Endothelial function improves with regression of atherosclerosis, as shown by experimental and human studies. Work in the carotid artery of an atherosclerotic monkey by Heistad and colleagues showed reduction in superoxide across the vessel wall when atherosclerotic lesions regress, along with reduction of macrophages and subunits of NAD(P)H.

The protein C anticoagulant pathway plays a role in atherosclerosis. At the site of injury, thrombin not only contributes to the thrombus, but binds to thrombomodulin on the endothelium, and thereby activates circulating protein C.  Activated protein C (APC) is an extremely potent anticoagulant. APC is used in severe sepsis and has been shown to reduce mortality in patients with sepsis.

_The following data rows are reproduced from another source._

===== src/rtl/aes256_mixcolumn_col.sv =====
// Single-column MixColumns / InvMixColumns, purely combinational.
module aes256_mixcolumn_col
   import aes256_pkg::*;
(
   input  logic mode_i,
   input  col_t col_i,
   output col_t col_o
);

   byte_t w_a  [4];
   byte_t w_x2 [4];
   byte_t w_x4 [4];
   byte_t w_x8 [4];
   byte_t w_p0 [4];   // coefficient on own byte: 02 / 0E
   byte_t w_p1 [4];   // next byte: 03 / 0B
   byte_t w_p2 [4];   // byte +2: 01 / 0D
   byte_t w_p3 [4];   // byte +3: 01 / 09

   // Build per-byte multiples, then sum the rotated matrix row per output byte.
   always_comb begin
      col_o = '0;
      for (int i = 0; i < 4; i++) begin
         w_a[i]  = col_i[31-8*i -: 8];
         w_x2[i] = xtime(w_a[i]);
         w_x4[i] = xtime(w_x2[i]);
         w_x8[i] = xtime(w_x4[i]);
         if (mode_i == MODE_ENC) begin
            w_p0[i] = w_x2[i];
            w_p1[i] = w_x2[i] ^ w_a[i];
            w_p2[i] = w_a[i];
            w_p3[i] = w_a[i];
         end else begin
            w_p0[i] = w_x8[i] ^ w_x4[i] ^ w_x2[i];
            w_p1[i] = w_x8[i] ^ w_x2[i] ^ w_a[i];
            w_p2[i] = w_x8[i] ^ w_x4[i] ^ w_a[i];
            w_p3[i] = w_x8[i] ^ w_a[i];
         end
      end
      for (int i = 0; i < 4; i++) begin
         col_o[31-8*i -: 8] = w_p0[i] ^ w_p1[(i+1)%4] ^ w_p2[(i+2)%4] ^ w_p3[(i+3)%4];
      end
   end

endmodule
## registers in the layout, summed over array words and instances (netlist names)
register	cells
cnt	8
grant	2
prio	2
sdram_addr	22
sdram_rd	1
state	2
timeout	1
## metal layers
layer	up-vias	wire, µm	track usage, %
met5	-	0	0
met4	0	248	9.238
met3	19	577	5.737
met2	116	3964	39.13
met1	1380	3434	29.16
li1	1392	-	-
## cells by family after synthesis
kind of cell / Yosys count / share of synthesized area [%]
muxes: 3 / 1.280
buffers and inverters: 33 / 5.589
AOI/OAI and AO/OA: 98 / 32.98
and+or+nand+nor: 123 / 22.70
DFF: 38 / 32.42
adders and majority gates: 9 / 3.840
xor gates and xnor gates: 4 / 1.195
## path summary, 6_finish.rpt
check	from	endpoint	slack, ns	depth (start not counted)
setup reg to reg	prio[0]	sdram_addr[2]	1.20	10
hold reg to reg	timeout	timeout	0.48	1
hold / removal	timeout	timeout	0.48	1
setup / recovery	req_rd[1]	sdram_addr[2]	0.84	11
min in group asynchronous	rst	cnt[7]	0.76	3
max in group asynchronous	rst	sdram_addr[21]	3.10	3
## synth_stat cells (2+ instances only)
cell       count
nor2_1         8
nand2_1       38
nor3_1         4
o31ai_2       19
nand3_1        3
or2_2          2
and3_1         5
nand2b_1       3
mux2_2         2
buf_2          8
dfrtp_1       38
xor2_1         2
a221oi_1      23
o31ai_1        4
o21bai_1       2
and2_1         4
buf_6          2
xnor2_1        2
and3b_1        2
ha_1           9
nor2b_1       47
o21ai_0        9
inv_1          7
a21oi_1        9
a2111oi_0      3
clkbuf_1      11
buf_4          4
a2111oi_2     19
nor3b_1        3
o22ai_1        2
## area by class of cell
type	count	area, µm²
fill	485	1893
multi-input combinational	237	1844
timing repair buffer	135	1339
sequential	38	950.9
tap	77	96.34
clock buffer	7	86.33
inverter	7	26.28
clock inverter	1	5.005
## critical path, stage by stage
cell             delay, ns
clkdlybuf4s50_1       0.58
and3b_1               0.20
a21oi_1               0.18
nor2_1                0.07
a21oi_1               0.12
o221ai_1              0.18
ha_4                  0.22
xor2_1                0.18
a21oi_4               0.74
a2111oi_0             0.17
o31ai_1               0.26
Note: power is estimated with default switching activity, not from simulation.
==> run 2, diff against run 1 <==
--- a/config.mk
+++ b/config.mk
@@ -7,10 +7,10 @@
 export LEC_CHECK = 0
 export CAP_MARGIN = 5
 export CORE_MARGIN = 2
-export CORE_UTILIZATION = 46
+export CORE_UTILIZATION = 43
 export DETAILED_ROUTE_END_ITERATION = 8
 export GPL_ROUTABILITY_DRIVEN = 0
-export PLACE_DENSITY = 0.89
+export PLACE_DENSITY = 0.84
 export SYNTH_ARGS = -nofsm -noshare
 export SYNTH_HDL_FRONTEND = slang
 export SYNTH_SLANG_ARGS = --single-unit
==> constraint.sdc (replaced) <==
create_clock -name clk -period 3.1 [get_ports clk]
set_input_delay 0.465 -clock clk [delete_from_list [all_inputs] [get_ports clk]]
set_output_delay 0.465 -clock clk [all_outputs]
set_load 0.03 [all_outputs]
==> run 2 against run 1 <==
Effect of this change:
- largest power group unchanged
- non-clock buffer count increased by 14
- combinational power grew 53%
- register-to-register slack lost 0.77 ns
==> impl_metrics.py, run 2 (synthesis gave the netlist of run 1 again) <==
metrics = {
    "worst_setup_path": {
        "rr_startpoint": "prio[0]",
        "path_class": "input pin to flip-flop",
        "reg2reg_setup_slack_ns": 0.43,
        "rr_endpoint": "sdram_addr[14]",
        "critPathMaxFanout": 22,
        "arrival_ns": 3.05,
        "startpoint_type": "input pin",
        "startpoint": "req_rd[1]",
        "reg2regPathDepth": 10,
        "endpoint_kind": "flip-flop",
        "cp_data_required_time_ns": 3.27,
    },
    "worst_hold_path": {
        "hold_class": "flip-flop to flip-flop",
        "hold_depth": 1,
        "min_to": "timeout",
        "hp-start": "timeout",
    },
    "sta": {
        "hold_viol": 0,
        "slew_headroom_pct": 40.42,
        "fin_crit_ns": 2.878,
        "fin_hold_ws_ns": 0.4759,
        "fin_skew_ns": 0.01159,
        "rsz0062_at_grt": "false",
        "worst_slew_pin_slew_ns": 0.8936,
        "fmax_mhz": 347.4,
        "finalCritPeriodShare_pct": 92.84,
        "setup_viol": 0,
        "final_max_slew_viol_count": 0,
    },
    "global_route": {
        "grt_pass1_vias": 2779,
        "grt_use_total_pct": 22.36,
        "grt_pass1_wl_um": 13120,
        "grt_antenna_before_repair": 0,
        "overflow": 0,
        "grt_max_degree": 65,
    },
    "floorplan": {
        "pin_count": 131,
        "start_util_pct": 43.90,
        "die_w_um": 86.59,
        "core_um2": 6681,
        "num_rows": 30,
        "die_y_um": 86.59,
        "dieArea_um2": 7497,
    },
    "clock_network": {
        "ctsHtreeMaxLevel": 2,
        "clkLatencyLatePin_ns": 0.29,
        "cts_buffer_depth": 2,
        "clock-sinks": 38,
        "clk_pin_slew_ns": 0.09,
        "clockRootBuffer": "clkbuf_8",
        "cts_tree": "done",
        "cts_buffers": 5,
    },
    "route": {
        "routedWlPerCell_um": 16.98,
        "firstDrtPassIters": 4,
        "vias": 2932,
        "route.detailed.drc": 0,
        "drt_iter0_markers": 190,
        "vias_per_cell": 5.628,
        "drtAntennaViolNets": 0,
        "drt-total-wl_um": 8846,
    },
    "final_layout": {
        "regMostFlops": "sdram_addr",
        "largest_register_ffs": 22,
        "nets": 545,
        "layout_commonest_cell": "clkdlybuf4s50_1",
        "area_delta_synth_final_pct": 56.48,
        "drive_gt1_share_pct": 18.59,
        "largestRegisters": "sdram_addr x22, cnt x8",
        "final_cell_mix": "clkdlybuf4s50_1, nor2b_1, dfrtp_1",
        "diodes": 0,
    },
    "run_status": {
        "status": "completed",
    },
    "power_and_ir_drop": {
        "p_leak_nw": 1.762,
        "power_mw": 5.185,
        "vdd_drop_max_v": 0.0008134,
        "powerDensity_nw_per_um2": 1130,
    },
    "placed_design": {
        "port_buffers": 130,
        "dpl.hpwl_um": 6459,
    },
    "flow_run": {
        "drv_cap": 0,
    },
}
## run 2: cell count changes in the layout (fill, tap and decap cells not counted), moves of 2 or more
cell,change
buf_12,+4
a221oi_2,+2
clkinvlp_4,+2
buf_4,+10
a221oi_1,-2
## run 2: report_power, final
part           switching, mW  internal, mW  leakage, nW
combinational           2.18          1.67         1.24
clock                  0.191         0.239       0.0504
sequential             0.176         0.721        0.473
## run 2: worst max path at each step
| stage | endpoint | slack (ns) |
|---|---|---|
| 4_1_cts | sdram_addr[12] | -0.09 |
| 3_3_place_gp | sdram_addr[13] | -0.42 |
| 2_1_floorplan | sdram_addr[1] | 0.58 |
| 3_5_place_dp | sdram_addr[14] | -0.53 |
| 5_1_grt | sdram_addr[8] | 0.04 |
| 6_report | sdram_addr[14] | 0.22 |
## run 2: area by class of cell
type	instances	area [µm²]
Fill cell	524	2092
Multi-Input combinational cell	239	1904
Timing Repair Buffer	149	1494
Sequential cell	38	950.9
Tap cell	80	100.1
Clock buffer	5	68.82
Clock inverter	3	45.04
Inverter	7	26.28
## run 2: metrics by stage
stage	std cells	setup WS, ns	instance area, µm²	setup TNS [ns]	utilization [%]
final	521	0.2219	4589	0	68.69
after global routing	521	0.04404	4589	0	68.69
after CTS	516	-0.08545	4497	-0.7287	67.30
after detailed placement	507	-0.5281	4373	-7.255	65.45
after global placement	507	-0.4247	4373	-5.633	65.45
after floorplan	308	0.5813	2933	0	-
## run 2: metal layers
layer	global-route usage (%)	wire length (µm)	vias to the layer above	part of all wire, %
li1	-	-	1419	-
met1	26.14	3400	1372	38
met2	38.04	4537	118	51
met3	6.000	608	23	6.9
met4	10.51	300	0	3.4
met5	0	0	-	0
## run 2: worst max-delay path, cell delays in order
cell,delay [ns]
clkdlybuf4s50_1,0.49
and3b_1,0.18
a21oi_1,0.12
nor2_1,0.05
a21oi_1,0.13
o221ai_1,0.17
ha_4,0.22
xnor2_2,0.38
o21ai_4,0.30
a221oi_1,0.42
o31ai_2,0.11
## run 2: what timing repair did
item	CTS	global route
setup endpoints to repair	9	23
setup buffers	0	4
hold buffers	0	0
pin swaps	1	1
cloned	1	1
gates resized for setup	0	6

The activity of thrombomodulin on the endothelium is reduced in atherosclerosis.
Heistad’s group showed that activated PTT is greatly attenuated and APC slightly attenuated in atherosclerosis after injection of thrombin in normal and atherosclerotic monkeys. This may be one mechanism that contributes to the susceptibility to thrombosis in atherosclerotic arteries. After regression of atherosclerosis, thrombomodulin increases. Thrombin causes a greater increase in ACP and a pretty good recovery in activated PTT in the atherosclerotic monkeys. So, the anticoagulant mechanism is improved with regression of atherosclerosis, and this may be contributing to the marked reduction in CV events after regression of atherosclerosis.